** Dataset records **
****************************************

### config.mk
export PLATFORM = sky130hd
export DESIGN_NAME = mem_op_queue
export DESIGN_NICKNAME = d
export VERILOG_FILES = /design/src/rtl/mem_op_queue.sv
export SDC_FILE = /design/constraint.sdc
export NUM_CORES = 1
export LEC_CHECK = 0
export ABC_CLOCK_PERIOD_IN_PS = 4300
export CAP_MARGIN = 20
export CORE_UTILIZATION = 40
export CTS_CLUSTER_SIZE = 10
export DETAILED_ROUTE_END_ITERATION = 8
export PLACE_DENSITY = 0.63
export SKIP_LAST_GASP = 1
export SYNTH_ARGS = -nofsm -noshare
export SYNTH_HDL_FRONTEND = slang
export SYNTH_SLANG_ARGS = --single-unit
### constraint.sdc
create_clock -name clk -period 4.3 [get_ports clk]
set_input_delay 0.645 -clock clk [delete_from_list [all_inputs] [get_ports clk]]
set_output_delay 0.645 -clock clk [all_outputs]
set_load 0.01 [all_outputs]
### src/rtl/mem_op_queue.sv
// In-order load/store queue: decodes RV32I memory ops, waits for AGU/CDB
// address and data by ROB tag, and issues the oldest ready entry to memory.
module mem_op_queue #(
  parameter int DEPTH  = 8,
  parameter int TAG_W  = 5,
  parameter int ADDR_W = 32,
  parameter int DATA_W = 32
) (
  input  logic                   clk,
  input  logic                   rst_n,
  input  logic                   flush,
  input  logic                   enq_valid,
  output logic                   enq_ready,
  input  logic [6:0]             enq_opcode,
  input  logic [2:0]             enq_funct3,
  input  logic [TAG_W-1:0]       enq_tag,
  output logic                   enq_illegal,
  input  logic                   wb_valid,
  input  logic [TAG_W-1:0]       wb_tag,
  input  logic [ADDR_W-1:0]      wb_addr,
  input  logic [DATA_W-1:0]      wb_data,
  output logic                   iss_valid,
  input  logic                   iss_ready,
  output logic                   iss_is_store,
  output logic [1:0]             iss_size,
  output logic                   iss_unsigned,
  output logic [TAG_W-1:0]       iss_tag,
  output logic [ADDR_W-1:0]      iss_addr,
  output logic [DATA_W-1:0]      iss_data,
  output logic [$clog2(DEPTH):0] count
);

  localparam int PW = $clog2(DEPTH);
  localparam logic [6:0] OP_LOAD  = 7'b0000011;
  localparam logic [6:0] OP_STORE = 7'b0100011;

  logic [DEPTH-1:0]  ent_valid, ent_rdy, ent_store, ent_uns;
  logic [1:0]        ent_size [DEPTH];
  logic [TAG_W-1:0]  ent_tag  [DEPTH];
  logic [ADDR_W-1:0] ent_addr [DEPTH];
  logic [DATA_W-1:0] ent_data [DEPTH];
  logic [PW-1:0]     head, tail;

  logic       is_mem, legal, dec_store, dec_uns;
  logic [1:0] dec_size;
  logic       enq_accept, enq_fire, deq;

  // funct3[1:0] directly encodes access size for both loads and stores.
  always_comb begin
    is_mem    = 1'b0;
    legal     = 1'b0;
    dec_store = 1'b0;
    dec_uns   = 1'b0;
    dec_size  = enq_funct3[1:0];
    if (enq_opcode == OP_LOAD) begin
      is_mem  = 1'b1;
      legal   = enq_funct3 inside {3'b000, 3'b001, 3'b010, 3'b100, 3'b101};
      dec_uns = enq_funct3[2];
    end else if (enq_opcode == OP_STORE) begin
      is_mem    = 1'b1;
      dec_store = 1'b1;
      legal     = !enq_funct3[2] && (enq_funct3[1:0] != 2'b11);
    end
  end

  assign enq_ready  = (count != (PW+1)'(DEPTH));
  assign enq_accept = enq_valid && enq_ready;
  assign enq_fire   = enq_accept && is_mem && legal;
  assign deq        = iss_valid && iss_ready;

  always_comb begin
    iss_valid    = ent_valid[head] && ent_rdy[head];
    iss_is_store = 1'b0;
    iss_size     = 2'b00;
    iss_unsigned = 1'b0;
    iss_tag      = '0;
    iss_addr     = '0;
    iss_data     = '0;
    if (iss_valid) begin
      iss_is_store = ent_store[head];
      iss_size     = ent_size[head];
      iss_unsigned = ent_uns[head];
      iss_tag      = ent_tag[head];
      iss_addr     = ent_addr[head];
      iss_data     = ent_data[head];
    end
  end

  // Later writes win: a dequeue clears a head that a writeback also matched,
  // and the tail slot is always invalid so writeback never touches a new entry.
  always_ff @(posedge clk or negedge rst_n) begin
    if (!rst_n) begin
      head        <= '0;
      tail        <= '0;
      count       <= '0;
      enq_illegal <= 1'b0;
      ent_valid   <= '0;
      ent_rdy     <= '0;
      ent_store   <= '0;
      ent_uns     <= '0;
      for (int i = 0; i < DEPTH; i++) begin
        ent_size[i] <= '0;
        ent_tag[i]  <= '0;
        ent_addr[i] <= '0;
        ent_data[i] <= '0;
      end
    end else if (flush) begin
      head        <= '0;
      tail        <= '0;
      count       <= '0;
      enq_illegal <= 1'b0;
      ent_valid   <= '0;
      ent_rdy     <= '0;
    end else begin
      enq_illegal <= enq_accept && is_mem && !legal;
      if (wb_valid) begin
        for (int i = 0; i < DEPTH; i++) begin
          if (ent_valid[i] && ent_tag[i] == wb_tag) begin
            ent_addr[i] <= wb_addr;
            ent_data[i] <= wb_data;
            ent_rdy[i]  <= 1'b1;
          end
        end
      end
      if (deq) begin
        ent_valid[head] <= 1'b0;
        ent_rdy[head]   <= 1'b0;
        head            <= head + PW'(1);
      end
      if (enq_fire) begin
        ent_valid[tail] <= 1'b1;
        ent_rdy[tail]   <= 1'b0;
        ent_store[tail] <= dec_store;
        ent_uns[tail]   <= dec_uns;
        ent_size[tail]  <= dec_size;
        ent_tag[tail]   <= enq_tag;
        tail            <= tail + PW'(1);
      end
      count <= count + (PW+1)'(enq_fire) - (PW+1)'(deq);
    end
  end

endmodule
# ---- After elaboration in Yosys (flattened, before gate mapping)
# Cells that the tools add are included.
# Widths: inputs -> output; s select.
dict set report op_classes {
  add_sub_neg 4
  n_lt_le_gt_ge 7
  eq_ne 16
  mux 68
  bitwise 9
  n_reduce_logical 33
}
# cell count
set ops {}
lappend ops {{$bmux 32 s3} 2}
lappend ops {{$mux 32} 6}
lappend ops {{$mux 8} 10}
lappend ops {{$bwmux 40} 1}
lappend ops {{$eq 5x5->1} 8}
lappend ops {{$and 8x8->8} 3}
lappend ops {{$reduce_and 3->1} 8}
lappend ops {{$mux 1} 23}
lappend ops {{$mux 5} 4}
lappend ops {{$logic_and 1x1->1} 18}
lappend ops {{$bwmux 16} 1}
lappend ops {{$bwmux 8} 2}
lappend ops {{$not 8->8} 2}
lappend ops {{$bmux 5 s3} 1}
lappend ops {{$demux 5 s3} 1}
lappend ops {{$bmux 1 s3} 4}
lappend ops {{$mux 3} 4}
lappend ops {{$ge 4x4->1 const B} 2}
lappend ops {{$lt 3x4->1 const B} 2}
lappend ops {{$mux 2} 4}
lappend ops {{$not 3->4} 2}
lappend ops {{$or 8x8->8} 1}
lappend ops {{$eq 7x2->1 const B} 1}
lappend ops {{$eq 7x6->1 const B} 1}
lappend ops {{20 further kinds} 26}
dict set report word_totals {
  ff_bits 611
  in_bits 90
  out_inout_bits 80
  wordCells 177
}

# ---- Depth between registers and ports, before layout
dict set report logic_depth {
  depth_word 11
  mapped_depth 13
  ltp_nobuf 12
}

# ---- Worst setup path after synthesis
# OpenSTA, ideal clock, no wires.
dict set report synth_path {
  kind {input to register}
  from {input enq_opcode[5]}
  to {register count[1]}
  setup_ns 0.132
  arrival_time_ns 2.806
  required_time_ns 4.168
  setup_slack_ns 1.362
  cell_stages 10
  path_buffers 2
  cell_sequence {clkbuf_2 nor2_1 nor2_1 buf_4 or2_2 ha_1 inv_1 ha_1 fa_1 nor2b_1}
}
dict set report synth_via {
  elab_chain_len 8
  word_cells_on_any_way 11
}
# element line_no
set synth_rtl {}
lappend synth_rtl {{start, declared} 14} ;# input logic [6:0] enq_opcode,
lappend synth_rtl {{$eq 7x6->1} 59} ;# end else if (enq_opcode == OP_STORE) begin
lappend synth_rtl {{$mux 1} 59}
lappend synth_rtl {{$mux 1} 55} ;# if (enq_opcode == OP_LOAD) begin
lappend synth_rtl {{$logic_and 1x1->1} 68} ;# assign enq_fire = enq_accept && is_mem && legal;
lappend synth_rtl {{$logic_and 1x1->1 *} 68}
lappend synth_rtl {{$add 4x1->4 *} 139} ;# count <= count + (PW+1)'(enq_fire) - (PW+1)'(deq);
lappend synth_rtl {{$sub 4x1->4 *} 139}
lappend synth_rtl {{$mux 4 *} 107} ;# end else if (flush) begin
lappend synth_rtl {{end signal, assigned} 139}
lappend synth_rtl {{end, declared} 30} ;# output logic [$clog2(DEPTH):0] count
# Mark *: on every way between the ends. The rest lies on a longest branch, timed or not.
# A chain may end at the register's enable or synchronous reset.

# ---- Worst setup path after layout
dict set report layout_path {
  from {register head[0]}
  to {output iss_data[20]}
}
dict set report layout_via {
  elab_chain_len 5
  word_cells_on_any_way 10
}
# element line_no
set layout_rtl {}
lappend layout_rtl {{start, declared} 42} ;# logic [PW-1:0] head, tail;
lappend layout_rtl {{start signal, assigned} 128} ;# head <= head + PW'(1);
lappend layout_rtl {{$not 3->4 (implied by the code)} 85} ;# iss_data = ent_data[head];
lappend layout_rtl {{$bmux 32 s3} 85}
lappend layout_rtl {{$mux 32 (implied by the code) (2 in a row)} 85}
lappend layout_rtl {{$mux 32 *} 79} ;# if (iss_valid) begin
lappend layout_rtl {{end, declared} 29} ;# output logic [DATA_W-1:0] iss_data,
# Mark *: on every way between the ends. The rest lies on a longest branch, timed or not. The select of a mux whose other input is x is not followed.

****************************************

** Work instruction **
Where a line in the entries holds "count", copy that line.

** Completed task **
  output logic [$clog2(DEPTH):0] count
  assign enq_ready  = (count != (PW+1)'(DEPTH));
      count       <= '0;
      count       <= '0;
      count <= count + (PW+1)'(enq_fire) - (PW+1)'(deq);
# cell count
  to {register count[1]}
lappend synth_rtl {{$add 4x1->4 *} 139} ;# count <= count + (PW+1)'(enq_fire) - (PW+1)'(deq);
lappend synth_rtl {{end, declared} 30} ;# output logic [$clog2(DEPTH):0] count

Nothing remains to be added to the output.